Reduction of Trap and Polydispersity in Mutually Passivated Quantum Dot Solar Cells

Control over surface passivation is a key to manage the optoelectronic properties in low-dimensional nanomaterials because of their high surface-to-volume ratios. Tunable band gap quantum dots (QDs) are a potential building block for the development of optoelectronic devices like solar cells, photodetectors, and light-emitting diodes. Long and insulating surface ligands of colloidally synthesized QDs are exchanged by short ligands to attain compact arrangement in thin films to facilitate the charge transport process.
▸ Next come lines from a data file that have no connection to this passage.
`src/hdl/mctu_regs.vh`:
```
// Register indices, field positions and reset values of the timer unit.
`ifndef MCTU_REGS_VH
`define MCTU_REGS_VH
// ------------------------------------------------------------------
// Address map: addr[7:4] channel (5 = global), addr[3:0] index
// ------------------------------------------------------------------
`define MCTU_GLOBAL_SEL   4'h5
`define MCTU_CTRL_IDX     4'h0
`define MCTU_IOCTL_IDX    4'h1
`define MCTU_IRQEN_IDX    4'h2
`define MCTU_STAT_IDX     4'h3
`define MCTU_CNT_IDX      4'h4
`define MCTU_GRA_IDX      4'h5
`define MCTU_GRB_IDX      4'h6
`define MCTU_BRA_IDX      4'h7
`define MCTU_BRB_IDX      4'h8
`define MCTU_START_IDX    4'h0
`define MCTU_SYNC_IDX     4'h1
`define MCTU_MODE_IDX     4'h2
`define MCTU_BUFEN_IDX    4'h3
// ------------------------------------------------------------------
// Field positions
// ------------------------------------------------------------------
`define MCTU_CK_HI        2
`define MCTU_CK_LO        0
`define MCTU_EDGE_HI      4
`define MCTU_EDGE_LO      3
`define MCTU_CLR_HI       6
`define MCTU_CLR_LO       5
`define MCTU_IOA_CAP      2
`define MCTU_IOB_CAP      6
`define MCTU_FLAG_A       0
`define MCTU_FLAG_B       1
`define MCTU_FLAG_OVF     2
`define MCTU_MODE_PHASE   5
`define MCTU_MODE_RSPWM   6
`define MCTU_MODE_CPWM    7
`define MCTU_BUFB_LO      5
// ------------------------------------------------------------------
// Codes and reset values
// ------------------------------------------------------------------
`define MCTU_CLR_NONE     2'h0
`define MCTU_CLR_A        2'h1
`define MCTU_CLR_B        2'h2
`define MCTU_CLR_SYNC     2'h3
`define MCTU_OUT_LOW      2'h1
`define MCTU_OUT_HIGH     2'h2
`define MCTU_OUT_TOGGLE   2'h3
`define MCTU_EDGE_RISE    2'h0
`define MCTU_EDGE_FALL    2'h1
`define MCTU_STAT_RSV     16'h0078
`define MCTU_CNT_TOP      16'hFFFF
`define MCTU_CNT_ZERO     16'h0000
`define MCTU_RST_8        8'h00
`define MCTU_RST_16       16'h0000
`endif

```
`src/hdl/mctu_timer.v`:
```
// Five-channel 16-bit timer unit with compare, capture and PWM modes.
//
// Contract
// - A counter counts only while its own start bit is 1.
// - After reset counters stay stopped until started; FFFF to 0000 wrap sets overflow.
// - Overflow flag with its enable set raises an interrupt request.
// - Periodic mode: match sets flag, clears counter to 0000.
// - Match/capture flag raises a request only when enabled.
// - Clock source: system clock, or divided by 2, 4 or 8.
// - External clock counts on rising, falling or both edges.
// - Compare drives pin low, high or toggle; channel 2 no toggle.
// - Compare pin holds 0 from configuration until first match.
// - A match asking for the present level leaves the pin alone.
// - Match fires when counter advances past the equal value.
// - Capture copies counter to general register on chosen edges.
// - Writing one synchronized counter writes all synchronized ones.
// - Synchronized-clear channels clear with another's clear source.
// - PWM: A pin goes 1 on match A, 0 on match B.
// - Reset-synced PWM: channels 3, 4 drive six pins off counter 3.
// - Complementary PWM: three non-overlapping pairs, both counters run.
// - Phase counting: channel 2 counts up or down from quadrature.
// - Buffered compare reloads from buffer; capture pushes old value.
// - PWM buffering transfers on reversal or on channel 3 match A.
// - Underflow from 0000 to FFFF also sets the overflow flag.
// - Flags clear by writing 0 after reading 1; writing 1 ignored.
`timescale 1ns/100ps
`include "mctu_regs.vh"
`default_nettype none
module mctu_timer
(
  input  wire        clk,
  input  wire        rst_b,
  input  wire [7:0]  reg_addr,
  input  wire [15:0] reg_wdata,
  input  wire        reg_wr,
  input  wire        reg_rd,
  output reg  [15:0] reg_rdata,
  input  wire [3:0]  ext_clock_inputs,
  input  wire [4:0]  compare_capture_pin_a_in,
  output reg  [4:0]  compare_capture_pin_a_out,
  output reg  [4:0]  compare_capture_pin_a_oe,
  input  wire [4:0]  compare_capture_pin_b_in,
  output reg  [4:0]  compare_capture_pin_b_out,
  output reg  [4:0]  compare_capture_pin_b_oe,
  output reg         ch4_inverse_out_a,
  output reg         ch4_inverse_out_b,
  output reg  [14:0] irq_req
);
  // ------------------------------------------------------------------
  // Address decode
  // ------------------------------------------------------------------
  function hit;
    input [7:0] a;
    input [3:0] sel;
    input [3:0] idx;
    begin
      hit = (a[7:4] == sel) && (a[3:0] == idx);
    end
  endfunction

  // ------------------------------------------------------------------
  // Reset release and pin synchronisers
  // ------------------------------------------------------------------
  reg        rst_s1_reg;
  reg        rst_n;
  always @(posedge clk or negedge rst_b)
  begin
    if (!rst_b)
    begin
      rst_s1_reg <= 1'b0;
      rst_n      <= 1'b0;
    end
    else
    begin
      rst_s1_reg <= 1'b1;
      rst_n      <= rst_s1_reg;
    end
  end

  // Order: {pin b, pin a, external clocks}. Short pulses may be lost.
  wire [13:0] pin_raw = {compare_capture_pin_b_in,
                         compare_capture_pin_a_in, ext_clock_inputs};
  reg  [13:0] pin_s1_reg;
  reg  [13:0] pin_s2_reg;
  reg  [13:0] pin_s3_reg;
  always @(posedge clk or negedge rst_n)
  begin
    if (!rst_n)
    begin
      pin_s1_reg <= 14'h0000;
      pin_s2_reg <= 14'h0000;
      pin_s3_reg <= 14'h0000;
    end
    else
    begin
      pin_s1_reg <= pin_raw;
      pin_s2_reg <= pin_s1_reg;
      pin_s3_reg <= pin_s2_reg;
    end
  end
  wire [13:0] pin_rise = pin_s2_reg & ~pin_s3_reg;
  wire [13:0] pin_fall = ~pin_s2_reg & pin_s3_reg;
  wire [3:0]  ext_rise = pin_rise[3:0];
  wire [3:0]  ext_fall = pin_fall[3:0];

  // Quadrature decode of external clocks A and B.
  wire qa     = pin_s2_reg[0];
  wire qb     = pin_s2_reg[1];
  wire q_edge = ext_rise[0] | ext_fall[0] | ext_rise[1] | ext_fall[1];
  wire q_up   = (ext_rise[0] & ~qb) | (ext_fall[0] & qb) |
                (ext_rise[1] & qa) | (ext_fall[1] & ~qa);

  // ------------------------------------------------------------------
  // Global registers and prescaler
  // ------------------------------------------------------------------
  reg  [4:0] start_register;
  reg  [4:0] sync_reg;
  reg  [7:0] mode_reg;
  reg  [9:0] bufen_reg;
  reg  [2:0] presc_reg;
  always @(posedge clk or negedge rst_n)
  begin
    if (!rst_n)
    begin
      start_register <= 5'h00;
      sync_reg       <= 5'h00;
      mode_reg       <= `MCTU_RST_8;
      bufen_reg      <= 10'h000;
      presc_reg      <= 3'h0;
    end
    else
    begin
      presc_reg <= presc_reg + 3'h1;
      if (reg_wr && hit(reg_addr, `MCTU_GLOBAL_SEL, `MCTU_START_IDX))
        start_register <= reg_wdata[4:0];
      if (reg_wr && hit(reg_addr, `MCTU_GLOBAL_SEL, `MCTU_SYNC_IDX))
        sync_reg <= reg_wdata[4:0];
      if (reg_wr && hit(reg_addr, `MCTU_GLOBAL_SEL, `MCTU_MODE_IDX))
        mode_reg <= reg_wdata[7:0];
      if (reg_wr && hit(reg_addr, `MCTU_GLOBAL_SEL, `MCTU_BUFEN_IDX))
        bufen_reg <= reg_wdata[9:0];
    end
  end
  wire rs_mode = mode_reg[`MCTU_MODE_RSPWM];
  wire cp_mode = mode_reg[`MCTU_MODE_CPWM];
  wire sync_wr = reg_wr && (reg_addr[3:0] == `MCTU_CNT_IDX) &&
                 (reg_addr[7:4] < 4'h5) && sync_reg[reg_addr[6:4]];

  // ------------------------------------------------------------------
  // Channels
  // ------------------------------------------------------------------
  wire [79:0] cnt_bus;
  wire [79:0] gra_bus;
  wire [79:0] grb_bus;
  wire [79:0] rd_bus;
  wire [4:0]  tick_bus;
  wire [4:0]  ma_bus;
  wire [4:0]  mb_bus;
  wire [4:0]  clr_bus;
  wire [4:0]  rev_bus;
  wire [4:0]  pa_bus;
  wire [4:0]  pb_bus;
  wire [4:0]  oea_bus;
  wire [4:0]  oeb_bus;
  wire [14:0] irq_bus;

  genvar ch;
  generate
    for (ch = 0; ch < 5; ch = ch + 1)
    begin : chan
      reg  [15:0] cnt_reg;
      reg  [15:0] gra_reg;
      reg  [15:0] grb_reg;
      reg  [15:0] bra_reg;
      reg  [15:0] brb_reg;
      reg  [7:0]  ctl_reg;
      reg  [7:0]  io_reg;
      reg  [2:0]  ien_reg;
      reg  [2:0]  flag_reg;
      reg  [2:0]  arm_reg;
      reg         dir_reg;
      reg         pa_reg;
      reg         pb_reg;
      reg  [15:0] rd_v;
      wire [3:0]  me = ch;
      wire [2:0]  cks = ctl_reg[`MCTU_CK_HI:`MCTU_CK_LO];
      wire [1:0]  edg = ctl_reg[`MCTU_EDGE_HI:`MCTU_EDGE_LO];
      wire [1:0]  csrc = ctl_reg[`MCTU_CLR_HI:`MCTU_CLR_LO];
      wire        phs = (ch == 2) && mode_reg[`MCTU_MODE_PHASE];
      wire        spc = (ch >= 3) && (rs_mode || cp_mode);
      wire        cmp = (ch >= 3) && cp_mode;
      wire        pwm = mode_reg[ch];
      wire        xr  = ext_rise[cks[1:0]];
      wire        xf  = ext_fall[cks[1:0]];
      wire        xe  = (edg == `MCTU_EDGE_RISE) ? xr :
                        (edg == `MCTU_EDGE_FALL) ? xf : (xr | xf);
      wire        src = cks[2] ? xe :
                        (cks == 3'h0) ? 1'b1 :
                        (cks == 3'h1) ? presc_reg[0] :
                        (cks == 3'h2) ? (&presc_reg[1:0]) :
                        (&presc_reg);
      wire        tick = start_register[ch] &&
                         (phs ? q_edge : src);
      wire        down = phs ? ~q_up : (cmp & dir_reg);
      // Channel 4 compares against counter 3 in reset-synced PWM.
      wire        iso  = (ch == 4) && rs_mode;
      wire [15:0] ccnt = iso ? cnt_bus[63:48] : cnt_reg;
      wire        ctk  = iso ? tick_bus[3] : tick;
      wire        a_oc = pwm | spc | ~io_reg[`MCTU_IOA_CAP];
      wire        b_oc = pwm | spc | ~io_reg[`MCTU_IOB_CAP];
      // Match fires on the count edge that leaves the equal value.
      wire        ma = ctk & a_oc & (ccnt == gra_reg);
      wire        mb = ctk & b_oc & (ccnt == grb_reg);
      wire        ar = pin_rise[4 + ch];
      wire        af = pin_fall[4 + ch];
      wire        br = pin_rise[9 + ch];
      wire        bf = pin_fall[9 + ch];
      wire        ca = ~a_oc & ((io_reg[1:0] == 2'h0) ? ar :
                       (io_reg[1:0] == 2'h1) ? af : (ar | af));
      wire        cb = ~b_oc & ((io_reg[5:4] == 2'h0) ? br :
                       (io_reg[5:4] == 2'h1) ? bf : (br | bf));
      wire        own_clr = ~cmp & (((csrc == `MCTU_CLR_A) & (ma | ca)) |
                            ((csrc == `MCTU_CLR_B) & (mb | cb)));
      wire        sclr = sync_reg[ch] & (csrc == `MCTU_CLR_SYNC) &
                         (|(clr_bus & sync_reg & ~(5'h01 << ch)));
      wire        wr_cnt = reg_wr & hit(reg_addr, me, `MCTU_CNT_IDX);
      wire        load = wr_cnt | (sync_reg[ch] & sync_wr);
      wire        edge_v = down ? (cnt_reg == `MCTU_CNT_ZERO) :
                           (cnt_reg == (cmp ? gra_bus[63:48] : `MCTU_CNT_TOP));
      wire        turn = cmp & edge_v;
      wire        ovf = tick & ~load & ~own_clr & ~sclr & (down ?
                        (cnt_reg == `MCTU_CNT_ZERO) :
                        (cnt_reg == `MCTU_CNT_TOP));
      wire        xfer = cp_mode ? rev_bus[3] :
                         rs_mode ? ma_bus[3] : 1'b1;
      wire        bua = bufen_reg[ch] & ~a_oc;
      wire        bub = bufen_reg[`MCTU_BUFB_LO + ch] & ~b_oc;
      wire        xa  = bufen_reg[ch] & a_oc & xfer &
                        ((ch >= 3 && (cp_mode || rs_mode)) ? 1'b1 : ma);
      wire        xb  = bufen_reg[`MCTU_BUFB_LO + ch] & b_oc & xfer &
                        ((ch >= 3 && (cp_mode || rs_mode)) ? 1'b1 : mb);
      wire        st_wr = reg_wr & hit(reg_addr, me, `MCTU_STAT_IDX);
      wire        st_rd = reg_rd & hit(reg_addr, me, `MCTU_STAT_IDX);
      wire [2:0]  fset = {ovf, mb | cb, ma | ca};
      wire [2:0]  fclr = {3{st_wr}} & ~reg_wdata[2:0] & arm_reg;
      wire [2:0]  fnext = fset | (flag_reg & ~fclr);
      wire        io_wr = reg_wr & hit(reg_addr, me, `MCTU_IOCTL_IDX);

      always @(posedge clk or negedge rst_n)
      begin
        if (!rst_n)
        begin
          cnt_reg  <= `MCTU_RST_16;
          gra_reg  <= `MCTU_CNT_TOP;
          grb_reg  <= `MCTU_CNT_TOP;
          bra_reg  <= `MCTU_CNT_TOP;
          brb_reg  <= `MCTU_CNT_TOP;
          ctl_reg  <= `MCTU_RST_8;
          io_reg   <= `MCTU_RST_8;
          ien_reg  <= 3'h0;
          flag_reg <= 3'h0;
          arm_reg  <= 3'h0;
          dir_reg  <= 1'b0;
          pa_reg   <= 1'b0;
          pb_reg   <= 1'b0;
        end
        else
        begin
          if (reg_wr && hit(reg_addr, me, `MCTU_CTRL_IDX))
            ctl_reg <= reg_wdata[7:0];
          if (io_wr)
            io_reg <= reg_wdata[7:0];
          if (reg_wr && hit(reg_addr, me, `MCTU_IRQEN_IDX))
            ien_reg <= reg_wdata[2:0];
          flag_reg <= fnext;
          arm_reg  <= (st_rd ? flag_reg : arm_reg) & fnext;
          if (load)
            cnt_reg <= reg_wdata;
          else if (own_clr || sclr)
            cnt_reg <= `MCTU_CNT_ZERO;
          else if (tick)
          begin
            if (turn)
              dir_reg <= ~dir_reg;
            cnt_reg <= (down ^ turn) ? cnt_reg - 16'h0001 :
                       cnt_reg + 16'h0001;
          end
          if (reg_wr && hit(reg_addr, me, `MCTU_GRA_IDX))
            gra_reg <= reg_wdata;
          else if (ca)
            gra_reg <= cnt_reg;
          else if (xa)
            gra_reg <= bra_reg;
          if (reg_wr && hit(reg_addr, me, `MCTU_GRB_IDX))
            grb_reg <= reg_wdata;
          else if (cb)
            grb_reg <= cnt_reg;
          else if (xb)
            grb_reg <= brb_reg;
          if (reg_wr && hit(reg_addr, me, `MCTU_BRA_IDX))
            bra_reg <= reg_wdata;
          else if (ca && bua)
            bra_reg <= gra_reg;
          if (reg_wr && hit(reg_addr, me, `MCTU_BRB_IDX))
            brb_reg <= reg_wdata;
          else if (cb && bub)
            brb_reg <= grb_reg;
          // Reconfiguring the pin restarts it from 0.
          if (io_wr)
            pa_reg <= 1'b0;
          else if (pwm)
          begin
            if (ma && !mb)
              pa_reg <= 1'b1;
            else if (mb && !ma)
              pa_reg <= 1'b0;
          end
          else if (ma)
          begin
            case (io_reg[1:0])
              `MCTU_OUT_LOW:    pa_reg <= 1'b0;
              `MCTU_OUT_HIGH:   pa_reg <= 1'b1;
              `MCTU_OUT_TOGGLE: pa_reg <= (ch == 2) ? pa_reg : ~pa_reg;
              default:          pa_reg <= pa_reg;
            endcase
          end
          if (io_wr)
            pb_reg <= 1'b0;
          else if (mb)
          begin
            case (io_reg[5:4])
              `MCTU_OUT_LOW:    pb_reg <= 1'b0;
              `MCTU_OUT_HIGH:   pb_reg <= 1'b1;
              `MCTU_OUT_TOGGLE: pb_reg <= (ch == 2) ? pb_reg : ~pb_reg;
              default:          pb_reg <= pb_reg;
            endcase
          end
        end
      end

      always @*
      begin
        rd_v = 16'h0000;
        case (reg_addr[3:0])
          `MCTU_CTRL_IDX:  rd_v = {8'h00, ctl_reg};
          `MCTU_IOCTL_IDX: rd_v = {8'h00, io_reg};
          `MCTU_IRQEN_IDX: rd_v = `MCTU_STAT_RSV | {13'h0000, ien_reg};
          `MCTU_STAT_IDX:  rd_v = `MCTU_STAT_RSV | {13'h0000, flag_reg};
          `MCTU_CNT_IDX:   rd_v = cnt_reg;
          `MCTU_GRA_IDX:   rd_v = gra_reg;
          `MCTU_GRB_IDX:   rd_v = grb_reg;
          `MCTU_BRA_IDX:   rd_v = bra_reg;
          `MCTU_BRB_IDX:   rd_v = brb_reg;
          default:         rd_v = 16'h0000;
        endcase
      end

      assign cnt_bus[ch*16 +: 16] = cnt_reg;
      assign gra_bus[ch*16 +: 16] = gra_reg;
      assign grb_bus[ch*16 +: 16] = grb_reg;
      assign rd_bus[ch*16 +: 16]  = rd_v;
      assign tick_bus[ch] = tick;
      assign ma_bus[ch]   = ma;
      assign mb_bus[ch]   = mb;
      assign clr_bus[ch]  = own_clr;
      assign rev_bus[ch]  = tick & turn;
      assign pa_bus[ch]   = pa_reg;
      assign pb_bus[ch]   = pb_reg;
      assign oea_bus[ch]  = a_oc & (pwm | (io_reg[1:0] != 2'h0));
      assign oeb_bus[ch]  = b_oc & (io_reg[5:4] != 2'h0);
      assign irq_bus[ch*3 +: 3] = flag_reg & ien_reg;
    end
  endgenerate

  // ------------------------------------------------------------------
  // Channel 3/4 PWM pairs and registered outputs
  // ------------------------------------------------------------------
  // Reset-synced pairs go high at the cycle reset, low at their match.
  reg  [2:0]  rsp_reg;
  wire [47:0] pair_gr = {grb_bus[79:64], gra_bus[79:64], grb_bus[63:48]};
  wire [15:0] c3 = cnt_bus[63:48];
  wire [15:0] c4 = cnt_bus[79:64];
  wire [2:0]  rs_fall = {mb_bus[4], ma_bus[4], mb_bus[3]};
  reg  [2:0]  pos_v;
  reg  [2:0]  neg_v;
  integer k;
  always @*
  begin
    pos_v = rsp_reg;
    neg_v = ~rsp_reg;
    if (cp_mode)
    begin
      // Counter 4 trails counter 3, so both tests can never hold at once.
      for (k = 0; k < 3; k = k + 1)
      begin
        pos_v[k] = (c3 > pair_gr[k*16 +: 16]) && (c4 > pair_gr[k*16 +: 16]);
        neg_v[k] = (c3 < pair_gr[k*16 +: 16]) && (c4 < pair_gr[k*16 +: 16]);
      end
    end
  end
  wire spc_out = rs_mode | cp_mode;

  always @(posedge clk or negedge rst_n)
  begin
    if (!rst_n)
    begin
      rsp_reg                   <= 3'h0;
      reg_rdata                 <= 16'h0000;
      compare_capture_pin_a_out <= 5'h00;
      compare_capture_pin_a_oe  <= 5'h00;
      compare_capture_pin_b_out <= 5'h00;
      compare_capture_pin_b_oe  <= 5'h00;
      ch4_inverse_out_a         <= 1'b0;
      ch4_inverse_out_b         <= 1'b0;
      irq_req                   <= 15'h0000;
    end
    else
    begin
      if (!rs_mode)
        rsp_reg <= 3'h0;
      else if (ma_bus[3])
        rsp_reg <= 3'h7;
      else
        rsp_reg <= rsp_reg & ~rs_fall;
      if (!reg_rd)
        reg_rdata <= 16'h0000;
      else if (reg_addr[7:4] < 4'h5)
        reg_rdata <= rd_bus[reg_addr[6:4]*16 +: 16];
      else
        reg_rdata <= 16'h0000;
      irq_req <= irq_bus;
      compare_capture_pin_a_out <= spc_out ?
        {pos_v[1], pos_v[0], pa_bus[2:0]} : pa_bus;
      compare_capture_pin_b_out <= spc_out ?
        {pos_v[2], neg_v[0], pb_bus[2:0]} : pb_bus;
      compare_capture_pin_a_oe <= spc_out ?
        {2'h3, oea_bus[2:0]} : oea_bus;
      compare_capture_pin_b_oe <= spc_out ?
        {2'h3, oeb_bus[2:0]} : oeb_bus;
      ch4_inverse_out_a <= spc_out & neg_v[1];
      ch4_inverse_out_b <= spc_out & neg_v[2];
    end
  end
endmodule // mctu_timer
`default_nettype wire

```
However, the ligand exchange process often resulted in reduced surface passivation, inhomogeneous QD fusion, and deterioration of energy band gap, which adversely impact their performance in solar cells. Here, we introduce a surface passivation strategy where the QDs are mutually passivated by the organic ligand 3-methyl mercapto propionate and inorganic halometallate ligands to develop a conducting QD ink. The mutually passivated QDs (MPQDs) show significant improvement in optoelectronic properties in maintaining the trap-free energy band gap and size monodispersity. The photovoltaic performance of MPQDs shows a 33% average increase in power conversion efficiency (PCE) over the conventional halometallate passivation to attain 9.6% PCE in MPQD solar cells. The improvements in photovoltaic parameters are corroborated by the reduction in density of the intermediate trap states and an increase in depletion width and diffusion length in MPQD-based solar cells.